(Given data begins)
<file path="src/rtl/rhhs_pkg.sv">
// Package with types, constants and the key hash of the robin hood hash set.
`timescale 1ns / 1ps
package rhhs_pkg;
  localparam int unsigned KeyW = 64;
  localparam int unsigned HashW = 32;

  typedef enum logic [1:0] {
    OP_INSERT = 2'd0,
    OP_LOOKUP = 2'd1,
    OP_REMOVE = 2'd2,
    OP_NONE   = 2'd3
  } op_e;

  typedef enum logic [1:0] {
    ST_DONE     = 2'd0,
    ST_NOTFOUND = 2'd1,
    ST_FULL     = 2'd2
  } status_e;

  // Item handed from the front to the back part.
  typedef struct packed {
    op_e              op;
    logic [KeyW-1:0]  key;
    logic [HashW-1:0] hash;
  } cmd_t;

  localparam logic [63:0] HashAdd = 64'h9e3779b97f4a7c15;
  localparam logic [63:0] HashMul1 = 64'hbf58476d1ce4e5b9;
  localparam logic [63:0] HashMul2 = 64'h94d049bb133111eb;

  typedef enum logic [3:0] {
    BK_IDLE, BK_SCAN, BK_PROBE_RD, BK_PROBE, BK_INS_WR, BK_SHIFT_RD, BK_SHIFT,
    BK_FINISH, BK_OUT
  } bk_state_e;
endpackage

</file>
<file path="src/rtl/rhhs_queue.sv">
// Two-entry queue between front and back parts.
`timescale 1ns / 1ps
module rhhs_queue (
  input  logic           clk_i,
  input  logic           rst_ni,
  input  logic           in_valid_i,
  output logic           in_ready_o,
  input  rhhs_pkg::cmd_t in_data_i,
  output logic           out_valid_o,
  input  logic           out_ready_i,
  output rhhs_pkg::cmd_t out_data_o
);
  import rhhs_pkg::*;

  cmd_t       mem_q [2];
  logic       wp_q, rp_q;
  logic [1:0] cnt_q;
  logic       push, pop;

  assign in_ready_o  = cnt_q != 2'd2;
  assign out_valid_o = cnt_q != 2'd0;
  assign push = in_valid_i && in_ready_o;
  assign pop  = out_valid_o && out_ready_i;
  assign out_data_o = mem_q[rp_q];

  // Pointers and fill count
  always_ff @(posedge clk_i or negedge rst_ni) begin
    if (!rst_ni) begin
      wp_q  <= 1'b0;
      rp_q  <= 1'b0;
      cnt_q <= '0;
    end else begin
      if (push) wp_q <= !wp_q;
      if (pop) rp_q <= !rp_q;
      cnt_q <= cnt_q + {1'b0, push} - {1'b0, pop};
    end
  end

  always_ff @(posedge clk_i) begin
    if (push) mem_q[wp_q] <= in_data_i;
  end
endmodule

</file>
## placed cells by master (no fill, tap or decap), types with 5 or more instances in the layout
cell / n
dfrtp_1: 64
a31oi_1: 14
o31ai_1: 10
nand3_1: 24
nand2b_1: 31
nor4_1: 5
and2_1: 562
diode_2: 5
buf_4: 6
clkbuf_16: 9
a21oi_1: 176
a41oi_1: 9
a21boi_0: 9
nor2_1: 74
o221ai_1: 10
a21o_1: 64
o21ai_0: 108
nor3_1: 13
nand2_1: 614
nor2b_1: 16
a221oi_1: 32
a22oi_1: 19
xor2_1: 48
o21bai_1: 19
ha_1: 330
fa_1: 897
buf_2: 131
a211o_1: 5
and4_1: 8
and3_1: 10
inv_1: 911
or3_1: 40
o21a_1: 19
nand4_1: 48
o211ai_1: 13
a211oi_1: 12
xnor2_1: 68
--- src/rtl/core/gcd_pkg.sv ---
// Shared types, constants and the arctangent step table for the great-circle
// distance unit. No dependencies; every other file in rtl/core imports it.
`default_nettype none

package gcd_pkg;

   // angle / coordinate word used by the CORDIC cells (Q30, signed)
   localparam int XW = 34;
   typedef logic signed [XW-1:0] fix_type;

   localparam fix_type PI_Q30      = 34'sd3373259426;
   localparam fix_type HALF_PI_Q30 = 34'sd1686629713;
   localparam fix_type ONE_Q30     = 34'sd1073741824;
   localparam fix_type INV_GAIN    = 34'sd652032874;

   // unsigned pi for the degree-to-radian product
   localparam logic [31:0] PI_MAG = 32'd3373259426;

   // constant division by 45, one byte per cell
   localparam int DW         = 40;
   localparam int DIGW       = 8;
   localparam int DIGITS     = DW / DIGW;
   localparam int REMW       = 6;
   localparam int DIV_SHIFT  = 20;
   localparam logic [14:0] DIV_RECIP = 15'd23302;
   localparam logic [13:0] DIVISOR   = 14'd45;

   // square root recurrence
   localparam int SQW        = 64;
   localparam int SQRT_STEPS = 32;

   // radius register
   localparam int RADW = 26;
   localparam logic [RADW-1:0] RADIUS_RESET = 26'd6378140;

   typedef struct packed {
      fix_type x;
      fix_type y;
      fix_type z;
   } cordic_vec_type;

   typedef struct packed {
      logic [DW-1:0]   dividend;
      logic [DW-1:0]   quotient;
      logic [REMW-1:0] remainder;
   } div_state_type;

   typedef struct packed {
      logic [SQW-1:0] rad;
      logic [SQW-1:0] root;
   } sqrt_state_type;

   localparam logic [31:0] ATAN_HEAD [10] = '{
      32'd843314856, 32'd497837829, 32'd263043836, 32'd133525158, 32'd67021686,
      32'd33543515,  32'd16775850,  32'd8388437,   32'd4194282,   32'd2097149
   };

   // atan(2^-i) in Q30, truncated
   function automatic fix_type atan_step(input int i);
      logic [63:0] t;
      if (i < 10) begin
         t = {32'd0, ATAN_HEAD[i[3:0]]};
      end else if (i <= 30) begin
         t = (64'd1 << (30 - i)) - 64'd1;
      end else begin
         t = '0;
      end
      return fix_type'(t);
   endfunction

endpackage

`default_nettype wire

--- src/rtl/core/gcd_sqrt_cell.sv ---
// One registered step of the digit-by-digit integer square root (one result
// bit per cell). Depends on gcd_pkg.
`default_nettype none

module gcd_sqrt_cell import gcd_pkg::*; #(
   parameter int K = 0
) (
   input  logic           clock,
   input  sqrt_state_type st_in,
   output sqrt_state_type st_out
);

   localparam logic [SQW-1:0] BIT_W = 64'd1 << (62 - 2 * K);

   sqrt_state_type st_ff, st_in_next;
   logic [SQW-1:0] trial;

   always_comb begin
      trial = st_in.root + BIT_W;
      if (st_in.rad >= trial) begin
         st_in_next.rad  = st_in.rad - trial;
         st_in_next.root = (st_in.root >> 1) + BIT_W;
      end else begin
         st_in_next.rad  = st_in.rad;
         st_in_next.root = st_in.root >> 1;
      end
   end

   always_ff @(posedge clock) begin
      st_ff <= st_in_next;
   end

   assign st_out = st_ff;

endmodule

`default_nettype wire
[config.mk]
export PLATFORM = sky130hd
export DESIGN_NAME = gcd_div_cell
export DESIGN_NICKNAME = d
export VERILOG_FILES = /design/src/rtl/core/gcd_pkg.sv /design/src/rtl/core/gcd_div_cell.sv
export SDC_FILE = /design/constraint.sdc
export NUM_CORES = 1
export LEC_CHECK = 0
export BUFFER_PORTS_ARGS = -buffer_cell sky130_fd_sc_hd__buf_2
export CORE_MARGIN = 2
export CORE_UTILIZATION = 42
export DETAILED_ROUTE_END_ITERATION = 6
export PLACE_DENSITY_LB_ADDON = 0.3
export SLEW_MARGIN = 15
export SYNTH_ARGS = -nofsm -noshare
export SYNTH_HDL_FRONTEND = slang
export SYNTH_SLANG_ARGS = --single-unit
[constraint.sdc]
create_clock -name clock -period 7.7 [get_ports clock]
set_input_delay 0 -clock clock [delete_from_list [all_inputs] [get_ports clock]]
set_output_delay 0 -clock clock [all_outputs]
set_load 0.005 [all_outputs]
(Given data ends)
(Given data begins)
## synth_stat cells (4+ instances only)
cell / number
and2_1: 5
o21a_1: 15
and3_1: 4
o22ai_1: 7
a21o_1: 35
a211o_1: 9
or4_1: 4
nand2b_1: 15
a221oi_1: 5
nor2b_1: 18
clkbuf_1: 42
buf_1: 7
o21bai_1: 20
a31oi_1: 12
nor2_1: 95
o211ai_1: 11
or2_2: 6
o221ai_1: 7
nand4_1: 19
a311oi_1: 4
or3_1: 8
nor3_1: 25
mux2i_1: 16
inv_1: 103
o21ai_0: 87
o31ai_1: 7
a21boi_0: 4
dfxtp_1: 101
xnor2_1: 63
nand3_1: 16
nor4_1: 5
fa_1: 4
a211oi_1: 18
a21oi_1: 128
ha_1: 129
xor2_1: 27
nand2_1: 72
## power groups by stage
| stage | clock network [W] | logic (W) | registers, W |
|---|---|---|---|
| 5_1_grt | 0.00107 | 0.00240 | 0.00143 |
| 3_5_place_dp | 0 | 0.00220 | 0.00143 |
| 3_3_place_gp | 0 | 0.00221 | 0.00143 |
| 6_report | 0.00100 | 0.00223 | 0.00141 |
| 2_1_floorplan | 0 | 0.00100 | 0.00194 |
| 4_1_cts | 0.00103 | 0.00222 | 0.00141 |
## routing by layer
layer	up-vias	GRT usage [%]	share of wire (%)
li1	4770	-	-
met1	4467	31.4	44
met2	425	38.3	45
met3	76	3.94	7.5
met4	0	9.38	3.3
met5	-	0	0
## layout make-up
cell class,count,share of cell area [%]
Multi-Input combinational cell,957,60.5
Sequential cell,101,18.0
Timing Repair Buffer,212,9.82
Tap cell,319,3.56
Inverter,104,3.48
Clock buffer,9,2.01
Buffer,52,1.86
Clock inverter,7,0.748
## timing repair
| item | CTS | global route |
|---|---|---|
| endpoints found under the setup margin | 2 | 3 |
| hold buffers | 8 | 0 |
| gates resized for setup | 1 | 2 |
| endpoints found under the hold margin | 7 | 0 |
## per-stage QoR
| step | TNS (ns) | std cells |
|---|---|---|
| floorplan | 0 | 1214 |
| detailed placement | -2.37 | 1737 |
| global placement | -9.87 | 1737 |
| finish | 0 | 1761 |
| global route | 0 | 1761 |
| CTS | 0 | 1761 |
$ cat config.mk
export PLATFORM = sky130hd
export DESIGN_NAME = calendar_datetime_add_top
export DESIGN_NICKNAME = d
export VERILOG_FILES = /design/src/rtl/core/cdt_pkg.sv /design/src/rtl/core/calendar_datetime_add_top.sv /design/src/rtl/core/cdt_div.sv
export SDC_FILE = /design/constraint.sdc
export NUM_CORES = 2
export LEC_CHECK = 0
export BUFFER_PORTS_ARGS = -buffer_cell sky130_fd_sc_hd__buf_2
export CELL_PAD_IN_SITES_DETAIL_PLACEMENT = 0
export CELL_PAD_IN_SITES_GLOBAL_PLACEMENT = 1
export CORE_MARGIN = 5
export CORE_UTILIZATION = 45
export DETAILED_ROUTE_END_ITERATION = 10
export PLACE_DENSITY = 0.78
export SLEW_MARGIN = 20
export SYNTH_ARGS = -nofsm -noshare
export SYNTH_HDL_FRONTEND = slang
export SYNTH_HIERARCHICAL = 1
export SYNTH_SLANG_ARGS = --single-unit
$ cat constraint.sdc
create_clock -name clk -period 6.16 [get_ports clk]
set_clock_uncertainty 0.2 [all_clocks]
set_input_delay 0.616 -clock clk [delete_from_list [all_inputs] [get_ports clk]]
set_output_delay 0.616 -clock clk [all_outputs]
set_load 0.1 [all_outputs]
(Given data ends)
To do:
Reproduce exactly the section above that begins at the line containing "o21bai_1: 19" and ends at the line containing "a211oi_1: 12", leaving out all other lines.

Solution to this exercise:
o21bai_1: 19
ha_1: 330
fa_1: 897
buf_2: 131
a211o_1: 5
and4_1: 8
and3_1: 10
inv_1: 911
or3_1: 40
o21a_1: 19
nand4_1: 48
o211ai_1: 13
a211oi_1: 12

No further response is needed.